# Task prompt
Show each line of the data below in which "supply" occurs.

# Provided information
### config.mk
export PLATFORM = sky130hd
export DESIGN_NAME = rpe_queue
export DESIGN_NICKNAME = d
export VERILOG_FILES = /design/src/rtl/core/rpe_pkg.sv /design/src/rtl/core/rpe_queue.sv
export SDC_FILE = /design/constraint.sdc
export NUM_CORES = 1
export LEC_CHECK = 0
export ABC_CLOCK_PERIOD_IN_PS = 2550
export BUFFER_PORTS_ARGS = -buffer_cell sky130_fd_sc_hd__clkbuf_2
export CORE_ASPECT_RATIO = 0.5
export CORE_MARGIN = 8
export CORE_UTILIZATION = 25
export CTS_BUF_LIST = sky130_fd_sc_hd__clkbuf_4
export DETAILED_ROUTE_END_ITERATION = 16
export PLACE_DENSITY = 0.47
export SLEW_MARGIN = 20
export SYNTH_ARGS = -nofsm -noshare
export SYNTH_HDL_FRONTEND = slang
export SYNTH_SLANG_ARGS = --single-unit
### constraint.sdc
create_clock -name clk -period 2.55 [get_ports clk]
set_input_delay 0.51 -clock clk [delete_from_list [all_inputs] [get_ports clk]]
set_output_delay 0.51 -clock clk [all_outputs]
set_load 0.02 [all_outputs]
### src/rtl/core/rpe_pkg.sv
// Shared types, constants and the frequency table of the rotary position embedding core.
// Depends on nothing. Every other file under rtl/core uses this package.
`default_nettype none

package rpe_pkg;

  localparam int HEAD_DIM      = 64;
  localparam int MAX_POSITIONS = 2048;
  localparam int THETA_BASE    = 10000;
  localparam int CORDIC_STAGES = 16;

  localparam int DATA_W  = 16;
  localparam int POS_W   = 11;
  localparam int PAIR_W  = 5;
  localparam int ANGLE_W = 32;

  localparam int FREQ_ENTRIES = 1 << PAIR_W;
  localparam int ATAN_ENTRIES = 24;

  // Datapath width of the rotation: 2^14-scaled inputs plus pre-rotation and gain headroom.
  localparam int CORD_W = 33;
  localparam int PROD_W = 64;

  localparam logic [POS_W-1:0] POS_LAST = POS_W'(MAX_POSITIONS - 1);

  localparam logic [63:0] INV_PI_Q32 = 64'd1367130551;
  localparam logic signed [30:0] GAIN_COMP_Q30 = 31'sd652032874;
  localparam logic signed [PROD_W-1:0] ROUND_HALF_44 = 64'sh0000_0800_0000_0000;

  localparam logic [ANGLE_W-1:0] EIGHTH_TURN = 32'h2000_0000;

  localparam int QUEUE_DEPTH = 4;
  localparam int QPTR_W      = $clog2(QUEUE_DEPTH);

  typedef logic [ANGLE_W-1:0] freq_tbl_t [FREQ_ENTRIES];
  typedef logic [ANGLE_W-1:0] atan_tbl_t [ATAN_ENTRIES];

  // Arctangent of 2^-k in units of 2^32 per turn.
  localparam atan_tbl_t ATAN_TURNS = '{
    32'd536870912, 32'd316933406, 32'd167458907, 32'd85004756, 32'd42667331,
    32'd21354465, 32'd10679838, 32'd5340245, 32'd2670163, 32'd1335087,
    32'd667544, 32'd333772, 32'd166886, 32'd83443, 32'd41722, 32'd20861,
    32'd10430, 32'd5215, 32'd2608, 32'd1304, 32'd652, 32'd326, 32'd163, 32'd81
  };

  // One item on its way from the front end to the rotator.
  typedef struct packed {
    logic signed [DATA_W-1:0] x_even;
    logic signed [DATA_W-1:0] x_odd;
    logic [ANGLE_W-1:0]       angle;
  } rpe_work_t;

  function automatic logic [63:0] isqrt64(input logic [63:0] v_in);
    logic [63:0] v;
    logic [63:0] r;
    logic [63:0] b;
    v = v_in;
    r = 64'd0;
    b = 64'd1 << 62;
    for (int j = 0; j < 32; j++) begin
      if (b > v) b = b >> 2;
    end
    for (int j = 0; j < 32; j++) begin
      if (b != 64'd0) begin
        if (v >= r + b) begin
          v = v - (r + b);
          r = (r >> 1) + b;
        end else begin
          r = r >> 1;
        end
        b = b >> 2;
      end
    end
    return r;
  endfunction

  // theta^(-2i/HEAD_DIM) radians per position, as a 32-bit fraction of a turn.
  function automatic logic [ANGLE_W-1:0] freq_entry(input int unsigned i);
    logic [63:0] t;
    logic [63:0] m;
    logic [63:0] l;
    logic [63:0] e;
    logic [63:0] mant;
    logic [63:0] c;
    logic [63:0] f;
    logic [63:0] n;
    logic [63:0] fq;
    int ip;
    if (HEAD_DIM < 2 || i >= HEAD_DIM / 2 || THETA_BASE < 1) return '0;
    t = 64'(THETA_BASE);
    ip = 0;
    for (int j = 0; j < 63; j++) begin
      if ((t >> (ip + 1)) != 64'd0) ip = ip + 1;
    end
    m = (t << 30) >> ip;
    l = 64'(ip) << 32;
    for (int k = 0; k < 32; k++) begin
      m = (m * m) >> 30;
      if (m >= (64'd1 << 31)) begin
        l = l | (64'd1 << (31 - k));
        m = m >> 1;
      end
    end
    e = (l * 64'(2 * i)) / 64'(HEAD_DIM);
    n = e >> 32;
    f = e & 64'h0000_0000_FFFF_FFFF;
    mant = 64'd1 << 31;
    c = isqrt64(64'd1 << 61);
    for (int k = 1; k <= 32; k++) begin
      if (((f >> (32 - k)) & 64'd1) != 64'd0) mant = (mant * c + (64'd1 << 30)) >> 31;
      c = isqrt64(c << 31);
    end
    fq = (n >= 64'd32) ? 64'd0 : (mant >> n);
    return ANGLE_W'((fq * INV_PI_Q32 + (64'd1 << 31)) >> 32);
  endfunction

  function automatic freq_tbl_t build_freq_tbl();
    freq_tbl_t tbl;
    for (int i = 0; i < FREQ_ENTRIES; i++) begin
      tbl[i] = freq_entry(i);
    end
    return tbl;
  endfunction

  localparam freq_tbl_t FREQ_ROM = build_freq_tbl();

endpackage

`default_nettype wire

### src/rtl/core/rpe_queue.sv
// Short first-in first-out queue between the front end and the rotator.
// Depends on rpe_pkg for the item type and depth.
`default_nettype none

module rpe_queue (
  input  wire logic               clk,
  input  wire logic               rst,
  input  wire logic               push_valid,
  output logic                    push_ready,
  input  wire rpe_pkg::rpe_work_t push_data,
  output logic                    pop_valid,
  input  wire logic               pop_ready,
  output rpe_pkg::rpe_work_t      pop_data
);

  rpe_pkg::rpe_work_t             slots [rpe_pkg::QUEUE_DEPTH];
  logic [rpe_pkg::QPTR_W-1:0]     wr_ptr;
  logic [rpe_pkg::QPTR_W-1:0]     rd_ptr;
  logic [rpe_pkg::QPTR_W:0]       count;
  logic                           push;
  logic                           pop;

  assign push_ready = count != (rpe_pkg::QPTR_W + 1)'(rpe_pkg::QUEUE_DEPTH);
  assign pop_valid  = count != '0;
  assign push       = push_valid && push_ready;
  assign pop        = pop_valid && pop_ready;
  assign pop_data   = slots[rd_ptr];

  always_ff @(posedge clk) begin
    if (rst) begin
      wr_ptr <= '0;
      rd_ptr <= '0;
      count  <= '0;
    end else begin
      if (push) wr_ptr <= wr_ptr + 1'b1;
      if (pop) rd_ptr <= rd_ptr + 1'b1;
      if (push && !pop) begin
        count <= count + 1'b1;
      end else if (pop && !push) begin
        count <= count - 1'b1;
      end
    end
    if (push) slots[wr_ptr] <= push_data;
  end

endmodule

`default_nettype wire

==> key figures, run 1 <==
Status
  • Status: finished, violations left
  • Failing checks: negative setup slack

Setup path
  • Critical path launch point type: flip-flop
  • CP delay by family, top: multiplexers
  • Worst-path cell chain: buf_6 > buf_12 > mux4_2 > buf_8
  • CP max FO: 7
  • Critical path's slowest cell: mux4_2
  • Worst setup EP type: primary output
  • Crit Path Class: flip-flop to primary output
  • WP buf/inv: 3
  • Data arrival time of the worst path: around 2100 ps
  • Max incr delay on CP: 560 ps
  • Req. time, crit path: around 2000 ps

Synth
  • Distinct cells, synth: 25
  • Top_reg_cell synth: edfxtp_1
  • #FFs+latches synth: 265
  • Synth Instances: 382
  • Avg Cell Area, Syn: 25.59 um^2
  • Sequential area share after synthesis: 80.48%
  • Yosys warning total: 0
  • EDFF count, synth: 256
  • Synth Cell Area: just under 10,000 um^2
  • Net Count, Synth: approximately 460
  • FFs w/ async S/R, synth: 0%

Finish
  • Layout cells sized above 1: 54.17%
  • P&R area growth vs syn: 31.63%
  • # nets final: slightly below 700
  • Final instance area: 12,870 um^2

Place
  • Routability cong.: 0.6692
  • Dpl hpwl: ~13 mm
  • DP Area: 11,340 um^2
  • IO buf count: 133

Power
  • Internal power: 9.660 mW
  • P per Cell Area: 1050 nW/um^2
  • NetSw: 3.856 mW
  • Sw Share: between 20% and 30%
  • Peak supply drop: 0.0003119 V
  • Seq pwr share: 40.2%
  • Leak pwr: 4.399 nW
  • Clk pwr share: 26.5%
  • Comb power frac: 33.3%

Global routing
  • Global Route Usage Sum: 9.381%
  • Total grt overflow: 0
  • Vias in the first global route: about 5,200
  • Initial antenna violation count: 1
  • Largest net degree at the start of global routing: 65
  • Global-route wire length before repair: 32.20 mm

Drt
  • WL final: 22.10 mm
  • Post-route ant nets: 0
  • Remaining routing DRC violations: 0
  • Routed vias: 4,729
  • Via density: 4.011
  • Routed WL per cell: approximately 19 um
  • First DRT Iteration DRCs: approximately 180
  • Drt pass-1 iters: 5

Clock network
  • CTS Buf Count: 69
  • Root Driver: clkbuf_4
  • Hold-fix buffers, CTS: 0
  • Clock Latency Late Sink: roughly 650 ps
  • TritonCTS clock tree: done
  • Reg clk slew, reported paths: 70 ps
  • Clock tree buffer depth: 3
  • # clock sinks: 265
  • H-tree levels: 3

Die
  • Die Wd: 295.7 um
  • Row count: a little over 50
  • Initial Util: 25.24%
  • Core area: 38,730 um^2
  • Ports: about 130
  • Die area: 46,070 um^2
  • Die Ht: 155.8 um

Timing
  • FMAX: 0.3879 GHz
  • Crit share post-route: 101.1%
  • Fin crit period: 2578 ps
  • Worst Tran Pin Value: ~600 ps
  • Max-slew violation count: 0
  • Unrepaired setup endpoints after global routing: yes
  • Final hold viol count: 0
  • Setup ws final: -27.78 ps
  • Worst-case clock skew: 43.01 ps
  • Slew margin rel.: 60.17%
  • Worst hold slack: 77.88 ps
  • Final setup fails: 29

Hold path
  • Worst Hold Class: input port to flip-flop

Run
  • Max-Cap Viols: 0
[logic make-up after synthesis]
kind of cell / Yosys count / synth area share, %
adders and majority gates: 6 / 0.8448
xor gates and xnor gates: 4 / 0.3583
DFF: 265 / 80.48
muxes: 67 / 15.22
AOI/OAI and AO/OA: 5 / 0.3839
and+or+nand+nor: 17 / 0.8574
buffers and inverters: 18 / 1.856
[metal layers]
layer  part of all wire (%)  track usage, %  vias to the layer above  wire length, um
met2                     58           17.81                      100            12850
met1                     37           10.06                     2484             8224
li1                       -               -                     2118                -
met4                    1.4           3.058                        0              300
met3                    3.3           2.472                       27              728
met5                      0               0                        -                0
[layout by cell type (no fill, tap or decap), types with 3 or more instances in the layout]
master     count
buf_16         6
nor2_1         8
buf_6         49
inv_1          3
mux4_2        64
clkbuf_4     109
buf_4          6
edfxtp_1     256
clkbuf_2      70
buf_2          5
xor2_1         4
clkbuf_16      3
buf_8          9
dfxtp_1        7
buf_12        18
ha_1           5
and2_2         4
[synth_stat cells, types with 2 or more instances]
master	count	area, um^2
or3_1	2	12.51
dfxtp_1	9	180.2
mux4_1	4	105.1
buf_2	6	30.03
nor2_1	8	30.03
nand2b_1	2	12.51
mux2i_1	2	20.02
xor2_1	4	35.03
and2_1	4	25.02
mux4_2	60	1351
inv_1	3	11.26
edfxtp_1	256	7687
ha_1	5	62.56
buf_12	6	120.1
[state kept, by name (all words and copies together) (netlist names), named ones only]
name / count
rd_ptr: 2
wr_ptr: 2
count: 3
slots: 256
[worst reg2reg max path, cell delays in order, from the launching register on]
cell     delay (ps)
dfxtp_1         380
o31ai_1         370
ha_1            270
inv_1            70
fa_1            370
xor2_1          170
or3_1           300
a21oi_1         130
[metrics by stage]
step	TNS (ps)	power (mW)	util [%]	setup slack, ps	cells
after floorplan	0	7.777	-	490.0	382
after global placement	0	8.913	29.29	471.8	1055
after detailed placement	0	8.936	29.29	445.0	1055
after CTS	-4952	13.15	32.29	-110.3	1175
after global routing	-7078	14.16	33.22	-143.7	1179
final	-375.9	13.52	33.22	-27.78	1179
[worst paths after layout]
path	from	end	slack, ps	depth (start not counted)
worst max-delay path	flip-flop	pop_data[7]	-30	4
worst min-delay path	push_data[1]	slots[2][1]	80	1
worst max register to register	count[0]	count[2]	420	7
worst min register to register	rd_ptr[1]	flip-flop	530	2
[power by group through the flow]
stage / registers (mW) / logic [mW] / clock network [mW]
detailed placement: 5.51 / 3.43 / 0
global route: 5.47 / 4.76 / 3.93
global placement: 5.49 / 3.43 / 0
floorplan: 5.47 / 2.31 / 0
finish: 5.43 / 4.50 / 3.58
CTS: 5.43 / 4.00 / 3.72
[layout make-up]
| type | count | area (um^2) |
|---|---|---|
| fillers | 3702 | 25870 |
| inverters | 3 | 11.26 |
| clock inverters | 6 | 75.07 |
| repair buffers | 171 | 1745 |
| diodes | 1 | 2.502 |
| clock buffers | 104 | 780.7 |
| well taps | 530 | 663.1 |
| flip-flops and latches | 265 | 7873 |
| multi-input cells | 99 | 1717 |
[repair_timing]
action / in CTS / in global routing
setup endpoints to repair: 64 / 64
gates cloned: 5 / 3
buffers inserted: 5 / 0
gates resized for setup: 40 / 151
Note: power is estimated with default switching activity, not from simulation.
==> inputs of run 2 (changes only) <==
--- a/config.mk
+++ b/config.mk
@@ -13,6 +13,7 @@
 export CTS_BUF_LIST = sky130_fd_sc_hd__clkbuf_4
 export DETAILED_ROUTE_END_ITERATION = 16
 export PLACE_DENSITY = 0.47
+export RECOVER_POWER = 25
 export SLEW_MARGIN = 20
 export SYNTH_ARGS = -nofsm -noshare
 export SYNTH_HDL_FRONTEND = slang
==> run 2 against run 1 <==
  * Clock skew is 1.9 ps lower
  * Highest routed layer unchanged
  * The run still ends with negative setup slack left
  * Register-to-register slack is essentially flat
  * Cell count did not move
  * Global-route usage stayed put
  * Worst setup slack improved by 4.5 ps
==> key figures, run 2 (same netlist as run 1, synthesis figures left out) <==
Status
  • Status: finished, violations left
  • Failing checks: negative setup slack

Run
  • Max-Cap Viols: 0

Setup path
  • Req. time, crit path: 2040 ps
  • Reg2reg start: count[1]
  • Data arrival time of the worst path: approximately 2000 ps
  • WP buf/inv: 3
  • CP delay by family, top: multiplexers
  • Worst setup EP type: primary output
  • Critical path launch point type: flip-flop
  • Crit Path Class: flip-flop to primary output
  • CP max FO: 7
  • Worst-path cell chain: buf_6 > buf_12 > mux4_2 > buf_8
  • Critical path's slowest cell: mux4_2
  • Max incr delay on CP: 560 ps

Timing
  • Worst Tran Pin Value: 605.2 ps
  • FMAX: 0.3886 GHz
  • Final hold viol count: 0
  • Setup TNS: -243.5 ps
  • Crit share post-route: 100.9%
  • Fin crit period: 2573 ps
  • Setup ws final: -23.23 ps
  • Unrepaired setup endpoints after global routing: yes
  • Final setup fails: 23
  • Max-slew violation count: 0
  • Slew margin rel.: 59.65%
  • Worst-case clock skew: 41.10 ps

Place
  • Routability cong.: 0.6692
  • Pre-CTS WS: 445.0 ps
  • IO buf count: 133
  • Dpl hpwl: 13.39 mm

Finish
  • # nets final: about 680
  • Top reg by flops: slots
  • Biggest regs: slots: 256 flops, count: 3 flops
  • Most common cell after layout, fill and taps aside: edfxtp_1
  • Layout cells sized above 1: 47.84%
  • Number of flip-flops in the largest register: between 200 and 300
  • P&R area growth vs syn: 31.10%
  • Most frequent cells in the layout: edfxtp_1 (256), clkbuf_4 (109), mux4_2 (64)

Clock network
  • Root Driver: clkbuf_4
  • H-tree levels: 3
  • CTS Buf Count: between 60 and 70
  • Clock Latency Late Sink: 640 ps
  • Clock tree buffer depth: 3
  • # clock sinks: approximately 270
  • Reg clk slew, reported paths: 70 ps
  • Hold-fix buffers, CTS: 0
  • TritonCTS clock tree: done

Global routing
  • GR Util met2: between 10% and 20%
  • Largest net degree at the start of global routing: 65
  • Grt met1 use: around a tenth
  • Global-route track usage on met3: 2.472%
  • Initial antenna violation count: 1
  • Vias in the first global route: 5,187
  • Total grt overflow: 0
  • Global-route wire length before repair: 32.20 mm
  • Global Route Usage Sum: under 10%
  • Gr busiest metal: met2

Power
  • P per Cell Area: 1053 nW/um^2
  • Leak pwr: approximately 4.3 nW
  • Final total power: 13.50 mW
  • Peak supply drop: 0.0003125 V

Drt
  • WL final: 22.10 mm
  • First DRT Iteration DRCs: between 150 and 200
  • Via density: between 3 and 4
  • Remaining routing DRC violations: 0
  • Routed WL per cell: 18.74 um
  • Routed vias: 4,704
  • Post-route ant nets: 0
  • Drt pass-1 iters: 4

Die
  • Ports: 134
  • Die area: 46,070 um^2
  • Die Wd: between 200 and 300 um
  • Die Ht: 155.8 um
  • Core area: roughly 39,000 um^2
  • Row count: roughly 50
  • Initial Util: 25.24%

Hold path
  • Hold Path Origin: push_data[40]
  • Worst Hold Class: input port to flip-flop
[run 2: final timing paths]
path             endpoint  slack (ps)  depth (start not counted)
max           pop_data[7]         -20                          4
min          slots[1][40]         110                          1
max reg2reg      count[2]         430                          7
min reg2reg     flip-flop         530                          2
[run 2: worst reg2reg max path, cell delays in order, from the launching register on]
cell and delay [ps]:
dfxtp_1 360, o31ai_1 380, ha_1 270, inv_1 70, fa_1 370, xor2_1 170, or3_1 300, a21oi_1 130
[run 2: layout make-up]
type,count,area [um^2]
fillers,3719,25920
repair buffers,171,1694
well taps,530,663.1
clock buffers,104,780.7
diodes,1,2.502
flip-flops and latches,265,7873
inverters,3,11.26
multi-input cells,99,1717
clock inverters,6,75.07
[run 2: what timing repair did]
item,in CTS,in global routing
cloned,5,3
buffers inserted,5,0
setup endpoints to repair,64,64
resized for setup,40,151
[run 2: per-layer routing]
layer | wire, um | part of all wire [%]
met2 | 12850 | 58
met1 | 8267 | 37
met3 | 680 | 3.1
met5 | 0 | 0
met4 | 304 | 1.4
[run 2: report_power, final]
group | internal (mW) | switching, mW
Combinational | 2.33 | 2.16
Sequential | 5.29 | 0.140
Clock | 2.03 | 1.55
[run 2: stage by stage]
stage | area (um^2) | instances | hold WS [ps] | util (%)
2_1_floorplan | 9781 | 382 | 482.0 | -
4_1_cts | 12510 | 1175 | 18.25 | 32.29
5_1_grt | 12820 | 1179 | 50.51 | 33.09
6_report | 12820 | 1179 | 106.9 | 33.09
3_3_place_gp | 11340 | 1055 | 504.0 | 29.29
3_5_place_dp | 11340 | 1055 | 526.0 | 29.29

# Response to the exercise
  • Peak supply drop: 0.0003119 V
  • Peak supply drop: 0.0003125 V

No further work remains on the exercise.